Luego de secarse con la túnica, se vistió y, al regresar, encontró a Dubois solo en la habitación, relatándole su experiencia con todo detalle.

– Es usted afortunado -afirmó éste-. Los casos en que tal vivencia acontece justo en el bautismo espiritual son poquísimos, y eso tiene un significado.

– ¿Qué significado?

– Que usted no sólo es quien creíamos que era, sino que está predestinado a tener un papel clave. Tiene una misión que cumplir.

– ¿Cómo puedo ser quien ustedes creían que era? -Jaime se extrañó-. ¿Quiere decir que me estaban buscando? Y si es así ¿cómo han podido encontrarme?

– Porque algunos de nosotros ya estuvimos antes donde usted ha estado hace unos momentos. Y logramos reconocerle.

– ¿Que lograron reconocer en mí al personaje que acabo de vivir? -Jaime no podía salir de su asombro-. ¿Quién me reconoció? ¿Cómo es posible? ¿Y de qué misión me habla?

– Ya ha sufrido por hoy suficientes emociones; si hubiéramos querido adelantarle lo que acaba de vivir, jamás nos habría creído. Ahora no tiene más remedio que creer. Algunas de las respuestas a sus preguntas le vendrán solas, cuando avance en su experiencia; otras se las daremos más adelante, cuando asimile lo de hoy. También hay preguntas que aún no se han formulado, y respuestas demasiado peligrosas por ahora. Confíe en nosotros, déjese llevar, y en su momento lo sabrá todo.

– ¿Qué puedo saber hoy?

– Sepa que se ha colocado en un nivel muy avanzado de nuestro grupo. Sepa que está unido a nosotros de forma indisoluble, porque una parte de usted, lo que algunos llamarían el verdadero yo, ha vivido antes. En una de sus vidas anteriores compartió tiempo y designios con muchos de los que formamos este grupo. El rey Pedro II el Católico, que vivió en la Edad Media a caballo de los siglos XII y XIII, es uno de sus antecesores espirituales. Teníamos la sospecha y ahora tenemos la certeza.

– ¿Qué debo hacer ahora?

– Asimilar lo de hoy. Pensar sobre ello. Ahora ya es un iniciado y quizá experimente por sí mismo, sin la ayuda de nuestro rito, nuevas vivencias. Pero no las fuerce, deje que lleguen a usted con naturalidad. Ha revivido un instante concreto de la vida de un personaje histórico del que posiblemente jamás había oído hablar antes. ¿No es así?

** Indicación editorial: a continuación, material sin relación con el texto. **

## config.mk

```make
export PLATFORM = sky130hd
export DESIGN_NAME = servo_cmd_input
export DESIGN_NICKNAME = d
export VERILOG_FILES = /design/src/rtl/servo_cmd_input.sv
export SDC_FILE = /design/constraint.sdc
export NUM_CORES = 1
export LEC_CHECK = 0
export ABC_CLOCK_PERIOD_IN_PS = 4700
export BUFFER_PORTS_ARGS = -buffer_cell sky130_fd_sc_hd__buf_2
export CORE_MARGIN = 2
export CORE_UTILIZATION = 61
export DETAILED_ROUTE_END_ITERATION = 8
export PLACE_DENSITY_LB_ADDON = 0.1
export SETUP_SLACK_MARGIN = 0.1
export SLEW_MARGIN = 0
export SYNTH_ARGS = -nofsm -noshare
export SYNTH_HDL_FRONTEND = slang
export SYNTH_SLANG_ARGS = --single-unit
```

## constraint.sdc

```tcl
create_clock -name clock -period 4.7 [get_ports clock]
set_clock_uncertainty 0.05 [all_clocks]
set_input_delay 1.41 -clock clock [delete_from_list [all_inputs] [get_ports clock]]
set_output_delay 1.41 -clock clock [all_outputs]
set_load 0.01 [all_outputs]
```

## src/rtl/servo_cmd_input.sv

```systemverilog
// Button/switch conditioning for the servo PWM controller: synchronises the raw inputs,
// debounces the push button and issues one active-low latch strobe per debounced press.
module servo_cmd_input #(
  parameter int DEBOUNCE_CYCLES = 1000000,
  parameter int SYNC_STAGES     = 2
) (
  input  logic       clock,
  input  logic       reset,
  input  logic [9:0] sw_raw,
  input  logic       key_n_raw,
  output logic [7:0] duty,
  output logic [1:0] channelselect,
  output logic       latchbtn,
  output logic       key_db,
  output logic [7:0] press_count
);

  localparam int CNT_W = (DEBOUNCE_CYCLES > 2) ? $clog2(DEBOUNCE_CYCLES) : 1;
  // The state-entry edge already consumed one stable sample, so the wait ends one count early.
  localparam logic [CNT_W-1:0] CNT_LAST = CNT_W'(DEBOUNCE_CYCLES - 2);

  typedef enum logic [2:0] {
    IDLE,
    PRESS_WAIT,
    STROBE,
    HELD,
    RELEASE_WAIT
  } state_t;

  logic [SYNC_STAGES-1:0]       key_sync_q, key_sync_d;
  logic [SYNC_STAGES-1:0][9:0]  sw_sync_q, sw_sync_d;

  state_t           state_q, state_d;
  logic [CNT_W-1:0] cnt_q, cnt_d;
  logic [7:0]       duty_q, duty_d;
  logic [1:0]       chan_q, chan_d;
  logic             latch_q, latch_d;
  logic             key_db_q, key_db_d;
  logic [7:0]       press_q, press_d;

  logic             k;
  logic [9:0]       s;

  assign k = key_sync_q[SYNC_STAGES-1];
  assign s = sw_sync_q[SYNC_STAGES-1];

  always_comb begin
    key_sync_d = {key_sync_q[SYNC_STAGES-2:0], key_n_raw};
    sw_sync_d  = {sw_sync_q[SYNC_STAGES-2:0], sw_raw};
  end

  always_comb begin
    state_d  = state_q;
    cnt_d    = cnt_q;
    duty_d   = duty_q;
    chan_d   = chan_q;
    latch_d  = 1'b1;
    key_db_d = key_db_q;
    press_d  = press_q;
    case (state_q)
      IDLE: begin
        if (!k) begin
          state_d = PRESS_WAIT;
          cnt_d   = '0;
        end
      end
      PRESS_WAIT: begin
        if (k) begin
          state_d = IDLE;
          cnt_d   = '0;
        end else if (cnt_q == CNT_LAST) begin
          // Capture a cycle ahead of the strobe so the controller sees settled data.
          state_d = STROBE;
          cnt_d   = '0;
          duty_d  = s[7:0];
          chan_d  = s[9:8];
        end else begin
          cnt_d = cnt_q + CNT_W'(1);
        end
      end
      STROBE: begin
        state_d  = HELD;
        cnt_d    = '0;
        latch_d  = 1'b0;
        key_db_d = 1'b1;
        press_d  = press_q + 8'd1;
      end
      HELD: begin
        if (k) begin
          state_d = RELEASE_WAIT;
          cnt_d   = '0;
        end
      end
      RELEASE_WAIT: begin
        if (!k) begin
          state_d = HELD;
          cnt_d   = '0;
        end else if (cnt_q == CNT_LAST) begin
          state_d  = IDLE;
          cnt_d    = '0;
          key_db_d = 1'b0;
        end else begin
          cnt_d = cnt_q + CNT_W'(1);
        end
      end
      default: begin
        state_d = IDLE;
        cnt_d   = '0;
      end
    endcase
  end

  // Key synchroniser resets to "released" so a reset never looks like a press edge.
  always_ff @(posedge clock or posedge reset) begin
    if (reset) begin
      key_sync_q <= '1;
      sw_sync_q  <= '0;
      state_q    <= IDLE;
      cnt_q      <= '0;
      duty_q     <= 8'h00;
      chan_q     <= 2'd0;
      latch_q    <= 1'b1;
      key_db_q   <= 1'b0;
      press_q    <= 8'h00;
    end else begin
      key_sync_q <= key_sync_d;
      sw_sync_q  <= sw_sync_d;
      state_q    <= state_d;
      cnt_q      <= cnt_d;
      duty_q     <= duty_d;
      chan_q     <= chan_d;
      latch_q    <= latch_d;
      key_db_q   <= key_db_d;
      press_q    <= press_d;
    end
  end

  assign duty          = duty_q;
  assign channelselect = chan_q;
  assign latchbtn      = latch_q;
  assign key_db        = key_db_q;
  assign press_count   = press_q;

endmodule

```

==> summary.md, run 1 <==
| Metric | Value |
|---|---|
| Syn_nets | ~250 |
| R2R cell count | 6 |
| CP endpoint | latchbtn |
| Worst path depth | 1 |
| Final Net Count | 283 |
| Slew headroom | 31.7% |
| Max cap viols | 0 |
| Worst-path maximum fanout | 1 |
| Final setup viols | 0 |
| Hold Path Class | flip-flop to flip-flop |
| Largest stage delay on the critical path | around 0.52 ns |
| Vias in the first global route | 1839 |
| Post-CTS sizing | 0 |
| Critical Path AT | between 0.9 and 1 ns |
| Async set-reset flop share out of synthesis | 100% |
| DIE AREA | slightly above 5000 um2 |
| FILL cells | 290 |
| Min Tclk post-route | between 2 and 2.5 ns |
| CTS tree | done |
| Syn-to-layout area delta | 16.5% |
| Total CTS buffers | 9 |
| Post-synth top area share | 56.4% |
| Mapped cell area | approximately 2800 um2 |
| Mapped Cells | 230 |
| DRC errors left | 0 |
| R2R Setup Slk | 2.30 ns |
| Synth area leaders | dfrtp_1, mux2_2, a21oi_1, dfstp_2, o31ai_1 |
| Post-synthesis sequential area ratio | 59.2% |
| ANT cells | 0 |
| Via density | 6.06 |
| Initial drt markers | 232 |
| Area occupied by multi-input gates | 1070 um2 |
| Reg clk slew, reported paths | 0.08 ns |
| Total chip power | 1.20 mW |
| Area leader, netlist | dfrtp_1 |
| Leading cell types in the layout, fill and taps excluded | dfrtp_1, buf_2, a21oi_1, nand2_1, nor2_1 |
| Antenna violations before repair | 0 |
| Die extent in x | 71.2 um |
| Buffers on Ports | 32 |
| CP Class | flip-flop to output port |
| Share of cells above drive strength 1 | 26.5% |
| Final hold vios | 0 |
| Initial core utilization | 63.2% |
| Outcome | completed |
| Max Clk Rate | 0.410 GHz |
| Peak supply drop | 0.000318 V |
| Worst setup path start | latchbtn |
| RSZ-0062 raised after global routing | false |
| Worst-path cell chain | buf_2 |
| Critical Path RT | 3.24 ns |
| Total Neg Setup Slack | 0 ns |
| Most common cell after layout, fill and taps aside | dfrtp_1 |
| Drt pass-1 iters | 4 |
| Antenna-violating nets left | 0 |
| Setup ws final | about 2.3 ns |
| Grt ovf | 0 |
| FF+latch count, synth | 65 |
| Pre-CTS setup slack | 2.13 ns |
| Clk sinks | 65 |
| Final Util | around three quarters |
| Launching point of the worst reg2reg path | cnt_q[0] |
| Top delay family on crit path | flip-flops |
| Worst Path Buf+Inv | 1 |
| First-pass GRT wire length | 8.77 mm |
| FP Rows | 24 |
| PD cells | ~370 nW/um2 |
| Placed insts | roughly 300 |
| Io pins | 33 |
| All-Layer GR Usage | 22.9% |
| Number of synthesized flops with an enable pin | 0 |
| Slowest-stage cell, CP | dfstp_2 |
| Final Max Tran Viols | 0 |
| Finished Layout Cells | 324 |
| Clock root buffer | clkbuf_8 |
| Gp weighted congestion | 0.842 |
| CTS H-tree depth | 3 |
| Startpoint type of the worst setup path | flip-flop |
| Core ar. | 4350 um2 |
| Sequential Area | 1630 um2 |
| Via count | roughly 2000 |
| Leak Pwr | 1.47 nW |
| Clock buffer depth | 2 |
| Pin count of the biggest net entering global routing | 52 |
| Hold buffers post-CTS | 0 |
| Synth warn | 0 |
| Slew @ Worst Pin | 1.02 ns |
| Avg Cell Area, Syn | 12.0 um2 |
| WL/cell | approximately 16 um |
| Synth unique cells | 40 |
| Detail Placement HPWL | 3.42 mm |
| Period utilization | between 50% and 60% |
| Post-CTS setup buffers | 0 |
| Total Wirelength | 5.25 mm |
| Top_reg_cell synth | dfrtp_1 |
| Worst-Skew Late Latency | approximately 0.35 ns |
| FF-to-FF End | duty[3] |
| CP endpoint kind | output port |
| Die height | 71.2 um |
## routing by layer
| layer | share of wire (%) | GRT usage (%) | up-vias |
|---|---|---|---|
| met4 | 1.3 | 9.43 | 0 |
| met5 | 0 | 0 | - |
| li1 | - | - | 924 |
| met1 | 45 | 30.6 | 966 |
| met2 | 49 | 35.7 | 65 |
| met3 | 4.9 | 6.41 | 8 |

– Cierto. No estoy familiarizado con la historia antigua.

– Mejor. Deje que la historia brote de usted. Pedro II de Aragón aparece en los libros de historia. No consulte ninguno. No pregunte a expertos. No deje que lo que ha quedado escrito del personaje le condicione; debe terminar su ciclo de recuerdos y entonces podrá compararlo vivido con lo que ha quedado escrito.

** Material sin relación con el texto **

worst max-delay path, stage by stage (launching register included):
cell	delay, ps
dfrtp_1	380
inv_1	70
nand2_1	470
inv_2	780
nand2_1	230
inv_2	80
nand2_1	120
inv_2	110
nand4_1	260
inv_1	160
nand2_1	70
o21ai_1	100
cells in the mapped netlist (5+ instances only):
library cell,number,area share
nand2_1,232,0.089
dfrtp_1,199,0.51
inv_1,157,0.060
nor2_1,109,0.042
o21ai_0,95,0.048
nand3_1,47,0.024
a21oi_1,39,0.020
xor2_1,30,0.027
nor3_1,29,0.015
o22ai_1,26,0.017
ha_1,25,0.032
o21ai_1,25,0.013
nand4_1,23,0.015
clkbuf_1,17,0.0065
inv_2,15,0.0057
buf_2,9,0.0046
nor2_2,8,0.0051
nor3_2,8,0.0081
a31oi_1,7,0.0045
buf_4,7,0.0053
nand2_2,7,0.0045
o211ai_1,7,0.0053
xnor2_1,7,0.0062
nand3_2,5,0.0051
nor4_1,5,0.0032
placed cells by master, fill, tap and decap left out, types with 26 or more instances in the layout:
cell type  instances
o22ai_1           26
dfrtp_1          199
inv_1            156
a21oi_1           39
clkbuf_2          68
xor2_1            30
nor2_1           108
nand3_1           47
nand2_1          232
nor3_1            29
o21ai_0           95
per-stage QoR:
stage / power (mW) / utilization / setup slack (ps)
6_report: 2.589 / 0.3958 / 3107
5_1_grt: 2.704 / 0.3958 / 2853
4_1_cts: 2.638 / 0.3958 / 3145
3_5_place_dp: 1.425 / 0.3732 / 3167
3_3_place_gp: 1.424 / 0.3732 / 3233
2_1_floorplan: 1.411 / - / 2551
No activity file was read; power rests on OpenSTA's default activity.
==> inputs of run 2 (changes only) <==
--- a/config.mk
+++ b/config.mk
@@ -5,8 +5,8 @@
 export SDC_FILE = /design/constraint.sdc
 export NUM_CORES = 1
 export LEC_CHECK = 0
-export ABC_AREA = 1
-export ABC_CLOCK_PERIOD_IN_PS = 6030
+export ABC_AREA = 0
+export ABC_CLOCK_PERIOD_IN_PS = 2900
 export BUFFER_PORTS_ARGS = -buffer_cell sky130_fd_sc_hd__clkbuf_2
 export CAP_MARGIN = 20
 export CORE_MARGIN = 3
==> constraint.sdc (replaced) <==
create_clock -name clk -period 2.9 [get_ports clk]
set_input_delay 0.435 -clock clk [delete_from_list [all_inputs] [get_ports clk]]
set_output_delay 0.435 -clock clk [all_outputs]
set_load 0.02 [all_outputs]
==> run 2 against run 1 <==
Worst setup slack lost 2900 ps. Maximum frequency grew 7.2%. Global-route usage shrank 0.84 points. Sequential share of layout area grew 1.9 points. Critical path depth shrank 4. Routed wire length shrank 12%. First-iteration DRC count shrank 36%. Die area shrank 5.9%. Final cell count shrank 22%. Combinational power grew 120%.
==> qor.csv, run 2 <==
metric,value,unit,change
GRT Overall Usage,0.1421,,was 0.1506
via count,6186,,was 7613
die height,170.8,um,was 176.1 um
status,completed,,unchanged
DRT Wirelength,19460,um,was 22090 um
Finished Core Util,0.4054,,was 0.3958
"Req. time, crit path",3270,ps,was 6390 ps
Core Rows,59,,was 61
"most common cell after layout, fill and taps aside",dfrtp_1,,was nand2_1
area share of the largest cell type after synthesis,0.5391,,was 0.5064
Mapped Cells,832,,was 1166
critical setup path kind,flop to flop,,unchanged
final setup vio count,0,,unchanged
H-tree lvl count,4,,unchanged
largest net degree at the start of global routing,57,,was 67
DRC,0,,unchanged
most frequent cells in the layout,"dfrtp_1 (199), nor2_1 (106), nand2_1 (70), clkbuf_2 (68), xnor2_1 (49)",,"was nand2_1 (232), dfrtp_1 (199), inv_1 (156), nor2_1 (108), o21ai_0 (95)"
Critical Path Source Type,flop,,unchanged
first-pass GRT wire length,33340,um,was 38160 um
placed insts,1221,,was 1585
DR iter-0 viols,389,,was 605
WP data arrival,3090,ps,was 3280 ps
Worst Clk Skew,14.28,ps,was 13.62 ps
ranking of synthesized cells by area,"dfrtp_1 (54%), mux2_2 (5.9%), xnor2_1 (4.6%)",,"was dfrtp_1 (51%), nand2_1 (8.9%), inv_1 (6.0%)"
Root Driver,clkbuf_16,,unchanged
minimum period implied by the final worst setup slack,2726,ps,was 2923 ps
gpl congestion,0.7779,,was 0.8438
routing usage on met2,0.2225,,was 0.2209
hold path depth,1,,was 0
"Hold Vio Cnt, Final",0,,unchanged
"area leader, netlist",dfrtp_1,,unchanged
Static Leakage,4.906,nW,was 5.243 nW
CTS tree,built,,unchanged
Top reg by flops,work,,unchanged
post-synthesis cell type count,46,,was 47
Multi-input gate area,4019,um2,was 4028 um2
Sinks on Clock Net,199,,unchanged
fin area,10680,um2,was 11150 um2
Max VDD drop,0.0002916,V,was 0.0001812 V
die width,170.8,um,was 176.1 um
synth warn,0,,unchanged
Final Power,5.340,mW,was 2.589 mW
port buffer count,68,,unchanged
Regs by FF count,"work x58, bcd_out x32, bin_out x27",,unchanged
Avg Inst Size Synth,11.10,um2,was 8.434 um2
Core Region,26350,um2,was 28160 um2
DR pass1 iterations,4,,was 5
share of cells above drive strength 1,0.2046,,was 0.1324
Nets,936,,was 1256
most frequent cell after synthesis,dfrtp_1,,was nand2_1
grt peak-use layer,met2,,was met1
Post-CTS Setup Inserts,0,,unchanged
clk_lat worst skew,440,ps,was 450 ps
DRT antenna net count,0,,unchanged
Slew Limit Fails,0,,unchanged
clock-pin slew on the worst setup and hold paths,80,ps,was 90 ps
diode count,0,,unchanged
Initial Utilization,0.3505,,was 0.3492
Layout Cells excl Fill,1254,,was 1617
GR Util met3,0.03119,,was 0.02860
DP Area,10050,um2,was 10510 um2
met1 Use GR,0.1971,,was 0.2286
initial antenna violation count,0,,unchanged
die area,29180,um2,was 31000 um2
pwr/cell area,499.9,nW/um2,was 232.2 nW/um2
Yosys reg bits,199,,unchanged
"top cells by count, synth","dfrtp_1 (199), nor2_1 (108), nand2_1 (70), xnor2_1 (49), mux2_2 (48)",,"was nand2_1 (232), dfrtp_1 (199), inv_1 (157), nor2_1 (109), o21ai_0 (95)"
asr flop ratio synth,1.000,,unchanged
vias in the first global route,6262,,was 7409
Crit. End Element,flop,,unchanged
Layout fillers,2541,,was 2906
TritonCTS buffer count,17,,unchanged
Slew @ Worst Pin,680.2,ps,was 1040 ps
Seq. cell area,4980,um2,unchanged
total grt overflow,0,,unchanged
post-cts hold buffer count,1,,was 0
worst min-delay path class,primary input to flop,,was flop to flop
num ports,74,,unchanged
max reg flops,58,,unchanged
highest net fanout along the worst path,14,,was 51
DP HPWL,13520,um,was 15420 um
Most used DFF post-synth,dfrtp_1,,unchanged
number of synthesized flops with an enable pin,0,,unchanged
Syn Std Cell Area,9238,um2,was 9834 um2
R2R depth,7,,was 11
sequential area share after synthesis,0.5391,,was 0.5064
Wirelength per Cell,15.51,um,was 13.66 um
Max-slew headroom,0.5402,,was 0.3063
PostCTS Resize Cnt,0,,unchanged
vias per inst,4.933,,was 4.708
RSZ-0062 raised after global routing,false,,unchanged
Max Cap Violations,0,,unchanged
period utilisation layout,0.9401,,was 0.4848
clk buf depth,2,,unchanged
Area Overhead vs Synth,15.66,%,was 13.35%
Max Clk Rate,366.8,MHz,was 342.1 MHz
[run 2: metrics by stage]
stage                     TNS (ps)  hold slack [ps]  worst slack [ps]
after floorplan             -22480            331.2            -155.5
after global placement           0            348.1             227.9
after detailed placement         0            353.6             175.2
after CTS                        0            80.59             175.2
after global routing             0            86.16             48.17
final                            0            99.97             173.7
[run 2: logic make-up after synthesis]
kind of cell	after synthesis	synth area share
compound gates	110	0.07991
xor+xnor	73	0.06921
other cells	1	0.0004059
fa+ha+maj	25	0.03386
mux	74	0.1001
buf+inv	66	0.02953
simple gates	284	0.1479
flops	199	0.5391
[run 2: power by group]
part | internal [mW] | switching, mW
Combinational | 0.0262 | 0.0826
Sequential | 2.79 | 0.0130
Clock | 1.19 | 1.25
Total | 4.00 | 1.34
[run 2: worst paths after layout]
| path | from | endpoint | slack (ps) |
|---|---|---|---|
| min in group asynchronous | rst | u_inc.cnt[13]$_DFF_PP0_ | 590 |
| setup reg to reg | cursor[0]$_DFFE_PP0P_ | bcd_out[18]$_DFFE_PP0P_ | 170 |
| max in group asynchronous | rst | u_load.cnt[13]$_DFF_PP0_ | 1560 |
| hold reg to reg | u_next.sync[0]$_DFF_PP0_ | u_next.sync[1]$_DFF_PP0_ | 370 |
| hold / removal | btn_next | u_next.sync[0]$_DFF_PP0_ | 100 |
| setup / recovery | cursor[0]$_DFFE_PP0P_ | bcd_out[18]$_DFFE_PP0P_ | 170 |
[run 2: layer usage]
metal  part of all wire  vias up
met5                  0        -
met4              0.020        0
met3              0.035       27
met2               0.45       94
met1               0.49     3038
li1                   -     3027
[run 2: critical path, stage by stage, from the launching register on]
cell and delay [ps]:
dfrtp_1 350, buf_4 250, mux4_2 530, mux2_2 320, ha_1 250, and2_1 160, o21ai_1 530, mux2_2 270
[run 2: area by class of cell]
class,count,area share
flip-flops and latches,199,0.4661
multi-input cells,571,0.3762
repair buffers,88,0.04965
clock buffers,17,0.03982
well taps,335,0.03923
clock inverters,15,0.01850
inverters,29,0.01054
--- src/rtl/risc_control_fsm_pkg.sv ---
// Shared SimpleRISC opcode, ALU function and sequencer-state definitions.
package risc_control_fsm_pkg;

  localparam int OPC_W = 4;

  typedef enum logic [2:0] {
    FETCH  = 3'd0,
    DECODE = 3'd1,
    MEMRD  = 3'd2,
    MEMWR  = 3'd3,
    HALT   = 3'd4
  } ctrl_state_t;

  localparam logic ADDR_PC = 1'b0;
  localparam logic ADDR_IR = 1'b1;

  localparam logic [OPC_W-1:0] OP_NOP   = 4'd0;
  localparam logic [OPC_W-1:0] OP_JMP   = 4'd1;
  localparam logic [OPC_W-1:0] OP_JMPZ  = 4'd2;
  localparam logic [OPC_W-1:0] OP_JMPNZ = 4'd3;
  localparam logic [OPC_W-1:0] OP_LDA   = 4'd4;
  localparam logic [OPC_W-1:0] OP_ADD   = 4'd5;
  localparam logic [OPC_W-1:0] OP_SUB   = 4'd6;
  localparam logic [OPC_W-1:0] OP_AND   = 4'd7;
  localparam logic [OPC_W-1:0] OP_OR    = 4'd8;
  localparam logic [OPC_W-1:0] OP_NOT   = 4'd9;
  localparam logic [OPC_W-1:0] OP_LSL   = 4'd10;
  localparam logic [OPC_W-1:0] OP_LSR   = 4'd11;
  localparam logic [OPC_W-1:0] OP_STA   = 4'd15;

  // ALU codes for real operations share the opcode value; FnMem passes memory data through.
  localparam logic [OPC_W-1:0] FnACC = 4'd0;
  localparam logic [OPC_W-1:0] FnMem = 4'd4;
  localparam logic [OPC_W-1:0] FnADD = 4'd5;
  localparam logic [OPC_W-1:0] FnSUB = 4'd6;
  localparam logic [OPC_W-1:0] FnAND = 4'd7;
  localparam logic [OPC_W-1:0] FnOR  = 4'd8;
  localparam logic [OPC_W-1:0] FnNOT = 4'd9;
  localparam logic [OPC_W-1:0] FnLSL = 4'd10;
  localparam logic [OPC_W-1:0] FnLSR = 4'd11;

endpackage

--- src/rtl/risc_control_fsm_op_class.sv ---
// Combinational opcode classifier: instruction category flags plus the ALU function it needs.
module risc_op_class #(
  parameter int OPC_W = 4
) (
  input  logic [OPC_W-1:0] opcode_i,
  output logic             is_jump_o,
  output logic             is_reg_alu_o,
  output logic             is_mem_rd_o,
  output logic             is_store_o,
  output logic             is_illegal_o,
  output logic [OPC_W-1:0] alu_fn_o
);
  import risc_control_fsm_pkg::*;

  always_comb begin
    is_jump_o    = 1'b0;
    is_reg_alu_o = 1'b0;
    is_mem_rd_o  = 1'b0;
    is_store_o   = 1'b0;
    is_illegal_o = 1'b0;
    alu_fn_o     = FnACC;
    case (opcode_i)
      OP_JMP, OP_JMPZ, OP_JMPNZ: is_jump_o = 1'b1;
      OP_NOT: begin is_reg_alu_o = 1'b1; alu_fn_o = FnNOT; end
      OP_LSL: begin is_reg_alu_o = 1'b1; alu_fn_o = FnLSL; end
      OP_LSR: begin is_reg_alu_o = 1'b1; alu_fn_o = FnLSR; end
      OP_LDA: begin is_mem_rd_o  = 1'b1; alu_fn_o = FnMem; end
      OP_ADD: begin is_mem_rd_o  = 1'b1; alu_fn_o = FnADD; end
      OP_SUB: begin is_mem_rd_o  = 1'b1; alu_fn_o = FnSUB; end
      OP_AND: begin is_mem_rd_o  = 1'b1; alu_fn_o = FnAND; end
      OP_OR:  begin is_mem_rd_o  = 1'b1; alu_fn_o = FnOR;  end
      OP_STA: is_store_o = 1'b1;
      4'd12, 4'd13, 4'd14: is_illegal_o = 1'b1;
      default: ;
    endcase
  end

endmodule

--- src/rtl/risc_control_fsm.sv ---
// SimpleRISC fetch/decode/execute sequencer with memory-ready handshake.
// Define RISC_ILLEGAL_TRAP_EN to trap opcodes 12-14 into a HALT state.
module risc_control_fsm #(
  parameter int OPC_W = 4
) (
  input  logic             Clock,
  input  logic             nReset,
  input  logic [OPC_W-1:0] Opcode,
  input  logic             Zero,
  input  logic             MemReady,
  output logic             AddrSel,
  output logic             MemRead,
  output logic             MemWrite,
  output logic             LoadIR,
  output logic             IncPC,
  output logic             LoadPC,
  output logic             LoadACC,
  output logic [OPC_W-1:0] AluFn,
  output logic             InstrDone,
  output logic             Halted
);
  import risc_control_fsm_pkg::*;

  ctrl_state_t      state_q, state_d;
  logic             is_jump, is_reg_alu, is_mem_rd, is_store, is_illegal;
  logic [OPC_W-1:0] op_fn;

  risc_op_class #(.OPC_W(OPC_W)) u_op_class (
    .opcode_i     (Opcode),
    .is_jump_o    (is_jump),
    .is_reg_alu_o (is_reg_alu),
    .is_mem_rd_o  (is_mem_rd),
    .is_store_o   (is_store),
    .is_illegal_o (is_illegal),
    .alu_fn_o     (op_fn)
  );

  always_ff @(posedge Clock) begin
    if (!nReset) state_q <= FETCH;
    else         state_q <= state_d;
  end

  // Outputs are gated by nReset so an in-flight access is dropped the cycle reset is seen.
  always_comb begin
    state_d   = state_q;
    AddrSel   = ADDR_PC;
    MemRead   = 1'b0;
    MemWrite  = 1'b0;
    LoadIR    = 1'b0;
    IncPC     = 1'b0;
    LoadPC    = 1'b0;
    LoadACC   = 1'b0;
    AluFn     = FnACC;
    InstrDone = 1'b0;
    Halted    = 1'b0;
    if (nReset) begin
      unique case (state_q)
        FETCH: begin
          MemRead = 1'b1;
          if (MemReady) begin
            LoadIR  = 1'b1;
            IncPC   = 1'b1;
            state_d = DECODE;
          end
        end
        DECODE: begin
          state_d = FETCH;
          if (is_mem_rd) begin
            state_d = MEMRD;
          end else if (is_store) begin
            state_d = MEMWR;
          end else if (is_illegal) begin
`ifdef RISC_ILLEGAL_TRAP_EN
            state_d = HALT;
`else
            InstrDone = 1'b1;
`endif
          end else begin
            InstrDone = 1'b1;
            if (is_jump) begin
              LoadPC = (Opcode == OP_JMP) ||
                       ((Opcode == OP_JMPZ) && Zero) ||
                       ((Opcode == OP_JMPNZ) && !Zero);
            end
            if (is_reg_alu) begin
              AluFn   = op_fn;
              LoadACC = 1'b1;
            end
          end
        end
        MEMRD: begin
          AddrSel = ADDR_IR;
          MemRead = 1'b1;
          AluFn   = op_fn;
          if (MemReady) begin
            LoadACC   = 1'b1;
            InstrDone = 1'b1;
            state_d   = FETCH;
          end
        end
        MEMWR: begin
          AddrSel  = ADDR_IR;
          MemWrite = 1'b1;
          if (MemReady) begin
            InstrDone = 1'b1;
            state_d   = FETCH;
          end
        end
        HALT: begin
`ifdef RISC_ILLEGAL_TRAP_EN
          Halted = 1'b1;
`else
          state_d = FETCH;
`endif
        end
        default: state_d = FETCH;
      endcase
    end
  end

endmodule

--- config.mk ---
export PLATFORM = sky130hd
export DESIGN_NAME = risc_control_fsm
export DESIGN_NICKNAME = d
export VERILOG_FILES = /design/src/rtl/risc_control_fsm_pkg.sv /design/src/rtl/risc_control_fsm_op_class.sv /design/src/rtl/risc_control_fsm.sv
export SDC_FILE = /design/constraint.sdc
export NUM_CORES = 1
export LEC_CHECK = 0
export BUFFER_PORTS_ARGS = -buffer_cell sky130_fd_sc_hd__buf_2
export CAP_MARGIN = 20
export CORE_AREA = 10 10 47 49
export DETAILED_ROUTE_END_ITERATION = 10
export DIE_AREA = 0 0 57 59
export PLACE_DENSITY = 0.63
export SYNTH_ARGS = -nofsm -noshare
export SYNTH_HDL_FRONTEND = slang
export SYNTH_SLANG_ARGS = --single-unit
--- constraint.sdc ---
create_clock -name Clock -period 2.4 [get_ports Clock]
set_input_delay 0.48 -clock Clock [delete_from_list [all_inputs] [get_ports Clock]]
set_output_delay 0.48 -clock Clock [all_outputs]
set_load 0.01 [all_outputs]
==> results of run 1 <==
[power groups by stage]
stage	sequential [W]	clock, W	combinational (W)
after global placement	0.0000410	0	0.0000739
after floorplan	0.0000402	0	0.0000516
after detailed placement	0.0000412	0	0.0000743
after global routing	0.0000410	0.0000811	0.0000831
after CTS	0.0000407	0.0000781	0.0000744
final	0.0000407	0.0000721	0.0000732
[cells by family (layout without fill, tap and decap cells)]
kind of cell               after synthesis  after routing  share of synthesized area, %
AOI/OAI and AO/OA                       14             14                          25.6
xor gates and xnor gates                 1              1                          2.39
and+or+nand+nor                         23             23                          38.2
other                                    1              1                          1.02
DFF                                      2              2                          10.9
buffers and inverters                    6             25                          8.19
adders and majority gates                4              4                          13.7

Jaime dedicó unos minutos a considerar las palabras de Dubois.

– Tiene sentido lo que dice -respondió finalmente.

– Ahora Karen y Kevin le conducirán de nuevo al lugar donde se encontraron. Lamento las precauciones de seguridad, que quizá le puedan parecer ridículas, pero pronto podrá conocer la ubicación de este lugar y entenderá la necesidad de tenerlo en secreto. Por ahora sepa que ha estado en nuestro Monte Seguro y que sólo tienen acceso a él las personas comprometidas con nuestra organización. Disfrute del fin de semana y no se aleje mucho de Karen. Estoy seguro de que ella permanecerá muy cerca de usted.

– ¿Por qué cree eso? -Jaime se preguntaba qué sabría Dubois de su romance con Karen. ¿Estaría su amor en los planes de los cátaros?

– Ella le ha apadrinado en su bautizo espiritual, lo que comporta una responsabilidad. Karen debería cancelar cualquier compromiso que tuviera este fin de semana para estar cerca de usted. Es un momento difícil y ella debe ayudarle. Kevin es igualmente responsable, pero me da la impresión de que usted va a preferir a Karen. -Luego de una pausa añadió con una sonrisa que no mitigaba su intensa mirada-: ¿Me equivoco.